**Work required**
Only lines that contain the word "Critical" belong in the answer; copy them from the records below.

Saved entries:

================================

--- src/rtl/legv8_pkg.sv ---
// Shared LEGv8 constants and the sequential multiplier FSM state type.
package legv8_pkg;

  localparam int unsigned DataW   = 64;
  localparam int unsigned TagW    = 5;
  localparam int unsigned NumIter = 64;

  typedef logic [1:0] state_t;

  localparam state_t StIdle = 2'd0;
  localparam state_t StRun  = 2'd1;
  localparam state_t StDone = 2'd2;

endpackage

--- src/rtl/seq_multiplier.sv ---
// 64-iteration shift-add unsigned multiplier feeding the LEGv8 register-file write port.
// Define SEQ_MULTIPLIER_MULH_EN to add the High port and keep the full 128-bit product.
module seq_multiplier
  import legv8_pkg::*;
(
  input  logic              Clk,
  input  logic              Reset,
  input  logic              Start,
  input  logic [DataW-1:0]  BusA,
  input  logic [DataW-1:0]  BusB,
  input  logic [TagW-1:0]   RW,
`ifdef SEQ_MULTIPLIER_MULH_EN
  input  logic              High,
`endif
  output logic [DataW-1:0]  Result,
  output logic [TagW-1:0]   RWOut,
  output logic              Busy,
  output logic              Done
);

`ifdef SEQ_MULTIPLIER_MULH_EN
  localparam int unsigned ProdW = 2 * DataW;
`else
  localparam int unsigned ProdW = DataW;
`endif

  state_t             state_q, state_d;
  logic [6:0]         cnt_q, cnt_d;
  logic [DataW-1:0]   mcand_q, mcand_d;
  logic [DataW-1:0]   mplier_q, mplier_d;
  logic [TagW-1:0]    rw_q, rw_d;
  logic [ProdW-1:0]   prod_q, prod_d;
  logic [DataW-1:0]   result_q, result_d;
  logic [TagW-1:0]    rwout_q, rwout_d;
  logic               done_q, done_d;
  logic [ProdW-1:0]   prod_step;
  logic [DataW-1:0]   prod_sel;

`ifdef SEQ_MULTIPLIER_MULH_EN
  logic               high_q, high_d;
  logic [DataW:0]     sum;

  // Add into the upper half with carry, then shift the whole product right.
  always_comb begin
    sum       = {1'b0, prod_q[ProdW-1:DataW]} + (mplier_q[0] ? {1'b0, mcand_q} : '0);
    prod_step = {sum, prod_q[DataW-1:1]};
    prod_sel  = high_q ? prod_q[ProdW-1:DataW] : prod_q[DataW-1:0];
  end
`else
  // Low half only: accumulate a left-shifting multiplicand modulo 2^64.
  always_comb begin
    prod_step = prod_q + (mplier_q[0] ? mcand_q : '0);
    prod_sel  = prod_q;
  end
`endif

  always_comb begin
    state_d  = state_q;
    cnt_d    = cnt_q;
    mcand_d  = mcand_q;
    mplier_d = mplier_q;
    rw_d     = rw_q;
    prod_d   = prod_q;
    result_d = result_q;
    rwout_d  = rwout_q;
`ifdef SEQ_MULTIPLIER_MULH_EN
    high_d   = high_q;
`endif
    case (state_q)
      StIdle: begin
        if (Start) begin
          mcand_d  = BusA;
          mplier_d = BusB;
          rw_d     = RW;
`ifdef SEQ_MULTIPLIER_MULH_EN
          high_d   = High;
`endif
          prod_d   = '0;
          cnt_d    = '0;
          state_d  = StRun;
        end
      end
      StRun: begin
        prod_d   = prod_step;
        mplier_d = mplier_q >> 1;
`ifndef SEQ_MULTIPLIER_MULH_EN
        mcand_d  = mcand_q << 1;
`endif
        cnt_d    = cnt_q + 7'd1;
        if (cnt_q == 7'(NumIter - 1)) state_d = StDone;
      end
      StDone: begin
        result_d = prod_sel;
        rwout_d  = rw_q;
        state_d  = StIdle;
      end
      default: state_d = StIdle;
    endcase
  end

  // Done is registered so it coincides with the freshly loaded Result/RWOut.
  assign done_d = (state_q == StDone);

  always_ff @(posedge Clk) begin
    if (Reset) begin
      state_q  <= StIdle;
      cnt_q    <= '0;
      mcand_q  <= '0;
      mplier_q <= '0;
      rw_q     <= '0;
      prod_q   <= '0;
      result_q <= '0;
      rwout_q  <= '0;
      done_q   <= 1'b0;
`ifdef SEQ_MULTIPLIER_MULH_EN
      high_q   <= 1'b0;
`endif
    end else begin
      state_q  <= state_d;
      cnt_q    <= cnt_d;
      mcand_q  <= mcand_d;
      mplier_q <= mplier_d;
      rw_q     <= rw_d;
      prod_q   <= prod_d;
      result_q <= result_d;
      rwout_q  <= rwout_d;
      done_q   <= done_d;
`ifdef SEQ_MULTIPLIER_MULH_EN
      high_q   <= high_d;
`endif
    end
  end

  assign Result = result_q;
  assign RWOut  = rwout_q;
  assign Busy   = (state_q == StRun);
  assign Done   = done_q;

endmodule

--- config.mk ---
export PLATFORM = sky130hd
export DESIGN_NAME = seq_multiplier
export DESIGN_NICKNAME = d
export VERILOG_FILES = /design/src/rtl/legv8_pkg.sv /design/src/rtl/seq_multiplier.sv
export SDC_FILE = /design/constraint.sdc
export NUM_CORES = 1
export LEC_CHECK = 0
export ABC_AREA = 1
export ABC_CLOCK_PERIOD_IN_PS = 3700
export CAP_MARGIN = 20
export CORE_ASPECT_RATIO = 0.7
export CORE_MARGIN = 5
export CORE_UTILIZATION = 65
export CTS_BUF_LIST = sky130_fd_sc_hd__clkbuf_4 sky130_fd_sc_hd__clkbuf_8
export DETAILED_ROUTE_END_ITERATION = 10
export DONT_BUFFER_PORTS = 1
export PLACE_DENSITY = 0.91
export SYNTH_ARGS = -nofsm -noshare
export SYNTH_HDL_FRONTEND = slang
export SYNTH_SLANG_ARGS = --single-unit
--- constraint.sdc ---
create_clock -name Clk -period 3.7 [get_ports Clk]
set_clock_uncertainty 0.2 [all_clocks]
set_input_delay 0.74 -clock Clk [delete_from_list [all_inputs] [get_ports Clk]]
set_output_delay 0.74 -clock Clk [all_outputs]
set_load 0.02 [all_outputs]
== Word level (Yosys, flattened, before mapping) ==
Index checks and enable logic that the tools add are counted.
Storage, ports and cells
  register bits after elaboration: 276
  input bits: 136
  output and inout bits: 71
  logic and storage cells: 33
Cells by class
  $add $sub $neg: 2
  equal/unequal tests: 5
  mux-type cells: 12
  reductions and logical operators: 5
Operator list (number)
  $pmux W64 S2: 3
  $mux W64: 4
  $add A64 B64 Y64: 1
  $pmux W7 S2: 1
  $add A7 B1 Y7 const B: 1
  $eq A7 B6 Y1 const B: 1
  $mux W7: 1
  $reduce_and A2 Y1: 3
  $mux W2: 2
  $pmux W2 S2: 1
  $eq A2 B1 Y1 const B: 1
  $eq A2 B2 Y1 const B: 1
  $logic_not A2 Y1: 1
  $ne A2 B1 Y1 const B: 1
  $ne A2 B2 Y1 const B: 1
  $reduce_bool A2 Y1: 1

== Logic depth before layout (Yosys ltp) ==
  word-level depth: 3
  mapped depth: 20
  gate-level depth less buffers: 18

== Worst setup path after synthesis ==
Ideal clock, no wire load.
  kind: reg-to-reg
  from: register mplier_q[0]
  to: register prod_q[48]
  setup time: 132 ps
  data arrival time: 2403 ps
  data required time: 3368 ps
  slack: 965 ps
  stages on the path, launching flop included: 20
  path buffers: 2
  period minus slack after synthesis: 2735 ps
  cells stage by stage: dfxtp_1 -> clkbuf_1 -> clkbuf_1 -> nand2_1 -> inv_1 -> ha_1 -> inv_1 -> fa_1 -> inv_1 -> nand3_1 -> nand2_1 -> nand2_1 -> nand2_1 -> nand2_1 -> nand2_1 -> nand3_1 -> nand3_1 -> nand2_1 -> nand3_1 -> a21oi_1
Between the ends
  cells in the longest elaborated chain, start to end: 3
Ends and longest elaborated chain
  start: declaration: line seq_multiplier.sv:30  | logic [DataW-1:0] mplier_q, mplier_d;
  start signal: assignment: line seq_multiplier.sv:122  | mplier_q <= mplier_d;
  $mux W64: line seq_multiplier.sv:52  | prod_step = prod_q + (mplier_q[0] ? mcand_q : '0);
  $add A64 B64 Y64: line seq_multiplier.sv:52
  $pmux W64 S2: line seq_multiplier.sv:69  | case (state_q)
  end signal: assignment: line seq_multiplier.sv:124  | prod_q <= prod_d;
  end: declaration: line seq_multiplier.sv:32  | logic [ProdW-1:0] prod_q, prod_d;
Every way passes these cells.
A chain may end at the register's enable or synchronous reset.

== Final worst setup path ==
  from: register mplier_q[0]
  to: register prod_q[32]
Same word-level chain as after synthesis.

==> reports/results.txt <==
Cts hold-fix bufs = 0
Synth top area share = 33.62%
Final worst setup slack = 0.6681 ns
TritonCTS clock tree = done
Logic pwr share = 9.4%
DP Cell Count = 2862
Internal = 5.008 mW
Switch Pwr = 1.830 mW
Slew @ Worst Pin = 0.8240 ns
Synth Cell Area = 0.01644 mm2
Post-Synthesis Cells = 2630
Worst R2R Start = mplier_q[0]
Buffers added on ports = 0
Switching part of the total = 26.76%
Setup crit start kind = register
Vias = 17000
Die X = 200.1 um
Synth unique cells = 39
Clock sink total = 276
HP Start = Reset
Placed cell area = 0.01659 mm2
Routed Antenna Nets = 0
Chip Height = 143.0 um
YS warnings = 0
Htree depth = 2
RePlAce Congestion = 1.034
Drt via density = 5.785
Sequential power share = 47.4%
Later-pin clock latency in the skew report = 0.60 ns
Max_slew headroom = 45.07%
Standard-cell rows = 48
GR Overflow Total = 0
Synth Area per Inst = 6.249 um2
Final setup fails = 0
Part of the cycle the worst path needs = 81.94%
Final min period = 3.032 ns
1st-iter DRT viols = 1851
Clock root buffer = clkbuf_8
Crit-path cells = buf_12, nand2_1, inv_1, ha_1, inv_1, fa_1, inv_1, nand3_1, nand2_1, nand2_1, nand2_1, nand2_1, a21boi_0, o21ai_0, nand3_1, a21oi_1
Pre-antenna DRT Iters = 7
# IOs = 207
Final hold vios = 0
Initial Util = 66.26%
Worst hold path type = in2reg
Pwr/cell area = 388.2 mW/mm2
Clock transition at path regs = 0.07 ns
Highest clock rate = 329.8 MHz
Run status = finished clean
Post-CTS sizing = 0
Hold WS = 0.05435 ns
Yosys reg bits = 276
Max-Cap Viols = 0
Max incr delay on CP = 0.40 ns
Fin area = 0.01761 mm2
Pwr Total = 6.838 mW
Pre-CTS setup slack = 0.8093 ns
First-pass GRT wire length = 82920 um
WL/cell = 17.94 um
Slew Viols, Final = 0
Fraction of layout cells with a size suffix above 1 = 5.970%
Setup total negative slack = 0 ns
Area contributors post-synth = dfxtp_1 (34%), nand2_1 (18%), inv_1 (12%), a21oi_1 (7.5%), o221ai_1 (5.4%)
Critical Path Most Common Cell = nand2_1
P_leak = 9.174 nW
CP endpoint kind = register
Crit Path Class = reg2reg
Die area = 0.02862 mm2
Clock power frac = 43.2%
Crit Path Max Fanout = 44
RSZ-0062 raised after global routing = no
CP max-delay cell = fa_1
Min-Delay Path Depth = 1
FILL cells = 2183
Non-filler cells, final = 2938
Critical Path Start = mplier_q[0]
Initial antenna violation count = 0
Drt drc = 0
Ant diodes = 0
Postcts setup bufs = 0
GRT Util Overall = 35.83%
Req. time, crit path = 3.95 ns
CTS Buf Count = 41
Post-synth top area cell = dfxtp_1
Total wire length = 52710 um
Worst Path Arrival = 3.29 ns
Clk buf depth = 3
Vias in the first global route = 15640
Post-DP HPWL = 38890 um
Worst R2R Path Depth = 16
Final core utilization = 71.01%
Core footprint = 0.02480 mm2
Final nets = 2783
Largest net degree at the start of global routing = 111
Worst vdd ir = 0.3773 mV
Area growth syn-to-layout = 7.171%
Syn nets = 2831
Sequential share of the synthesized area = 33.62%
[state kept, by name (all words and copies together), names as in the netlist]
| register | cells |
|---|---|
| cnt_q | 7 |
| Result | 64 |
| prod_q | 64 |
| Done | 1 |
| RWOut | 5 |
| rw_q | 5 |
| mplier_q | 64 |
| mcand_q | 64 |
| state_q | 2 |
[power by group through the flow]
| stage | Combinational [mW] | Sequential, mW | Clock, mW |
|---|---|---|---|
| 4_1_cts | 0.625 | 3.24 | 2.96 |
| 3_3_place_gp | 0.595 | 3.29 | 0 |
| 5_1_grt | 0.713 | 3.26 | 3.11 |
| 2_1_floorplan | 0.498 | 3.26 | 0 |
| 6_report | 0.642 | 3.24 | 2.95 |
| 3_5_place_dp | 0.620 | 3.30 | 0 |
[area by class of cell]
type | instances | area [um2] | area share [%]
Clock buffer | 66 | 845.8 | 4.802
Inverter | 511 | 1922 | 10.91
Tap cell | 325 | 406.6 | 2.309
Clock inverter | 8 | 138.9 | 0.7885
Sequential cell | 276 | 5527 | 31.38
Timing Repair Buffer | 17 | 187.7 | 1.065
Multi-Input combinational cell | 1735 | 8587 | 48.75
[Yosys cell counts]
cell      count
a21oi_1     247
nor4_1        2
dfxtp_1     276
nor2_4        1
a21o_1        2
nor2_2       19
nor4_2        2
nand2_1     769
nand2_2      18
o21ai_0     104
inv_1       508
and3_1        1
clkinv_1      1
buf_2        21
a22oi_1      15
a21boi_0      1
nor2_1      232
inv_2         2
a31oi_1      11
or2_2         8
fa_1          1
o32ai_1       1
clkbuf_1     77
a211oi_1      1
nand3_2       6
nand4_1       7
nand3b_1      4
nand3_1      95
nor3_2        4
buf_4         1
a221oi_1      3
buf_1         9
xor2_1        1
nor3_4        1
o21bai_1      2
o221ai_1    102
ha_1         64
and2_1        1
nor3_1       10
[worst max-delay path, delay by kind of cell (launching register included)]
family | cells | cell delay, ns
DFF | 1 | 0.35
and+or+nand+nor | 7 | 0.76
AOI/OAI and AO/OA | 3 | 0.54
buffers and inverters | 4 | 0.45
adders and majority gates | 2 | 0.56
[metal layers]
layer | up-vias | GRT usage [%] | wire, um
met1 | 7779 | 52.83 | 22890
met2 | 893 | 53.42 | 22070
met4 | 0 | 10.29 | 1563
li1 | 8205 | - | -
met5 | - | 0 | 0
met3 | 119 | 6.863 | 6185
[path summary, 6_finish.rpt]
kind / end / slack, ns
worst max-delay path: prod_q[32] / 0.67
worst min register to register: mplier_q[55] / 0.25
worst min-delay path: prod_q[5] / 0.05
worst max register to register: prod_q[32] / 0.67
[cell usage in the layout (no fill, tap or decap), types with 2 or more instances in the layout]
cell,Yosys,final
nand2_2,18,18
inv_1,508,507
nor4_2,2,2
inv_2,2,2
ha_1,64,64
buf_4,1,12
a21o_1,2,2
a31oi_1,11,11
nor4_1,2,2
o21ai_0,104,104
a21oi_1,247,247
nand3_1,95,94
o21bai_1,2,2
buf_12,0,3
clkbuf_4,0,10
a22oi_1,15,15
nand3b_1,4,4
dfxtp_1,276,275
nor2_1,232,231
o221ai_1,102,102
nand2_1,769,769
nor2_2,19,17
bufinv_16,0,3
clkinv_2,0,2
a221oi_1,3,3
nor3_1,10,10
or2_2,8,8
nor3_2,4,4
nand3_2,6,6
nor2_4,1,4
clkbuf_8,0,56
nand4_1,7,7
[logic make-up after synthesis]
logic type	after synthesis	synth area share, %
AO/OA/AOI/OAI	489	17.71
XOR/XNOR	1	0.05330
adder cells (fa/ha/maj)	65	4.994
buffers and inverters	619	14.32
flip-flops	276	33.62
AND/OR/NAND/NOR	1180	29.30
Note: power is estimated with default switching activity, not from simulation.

================================

**Result of the task**
Critical Path Most Common Cell = nand2_1
Critical Path Start = mplier_q[0]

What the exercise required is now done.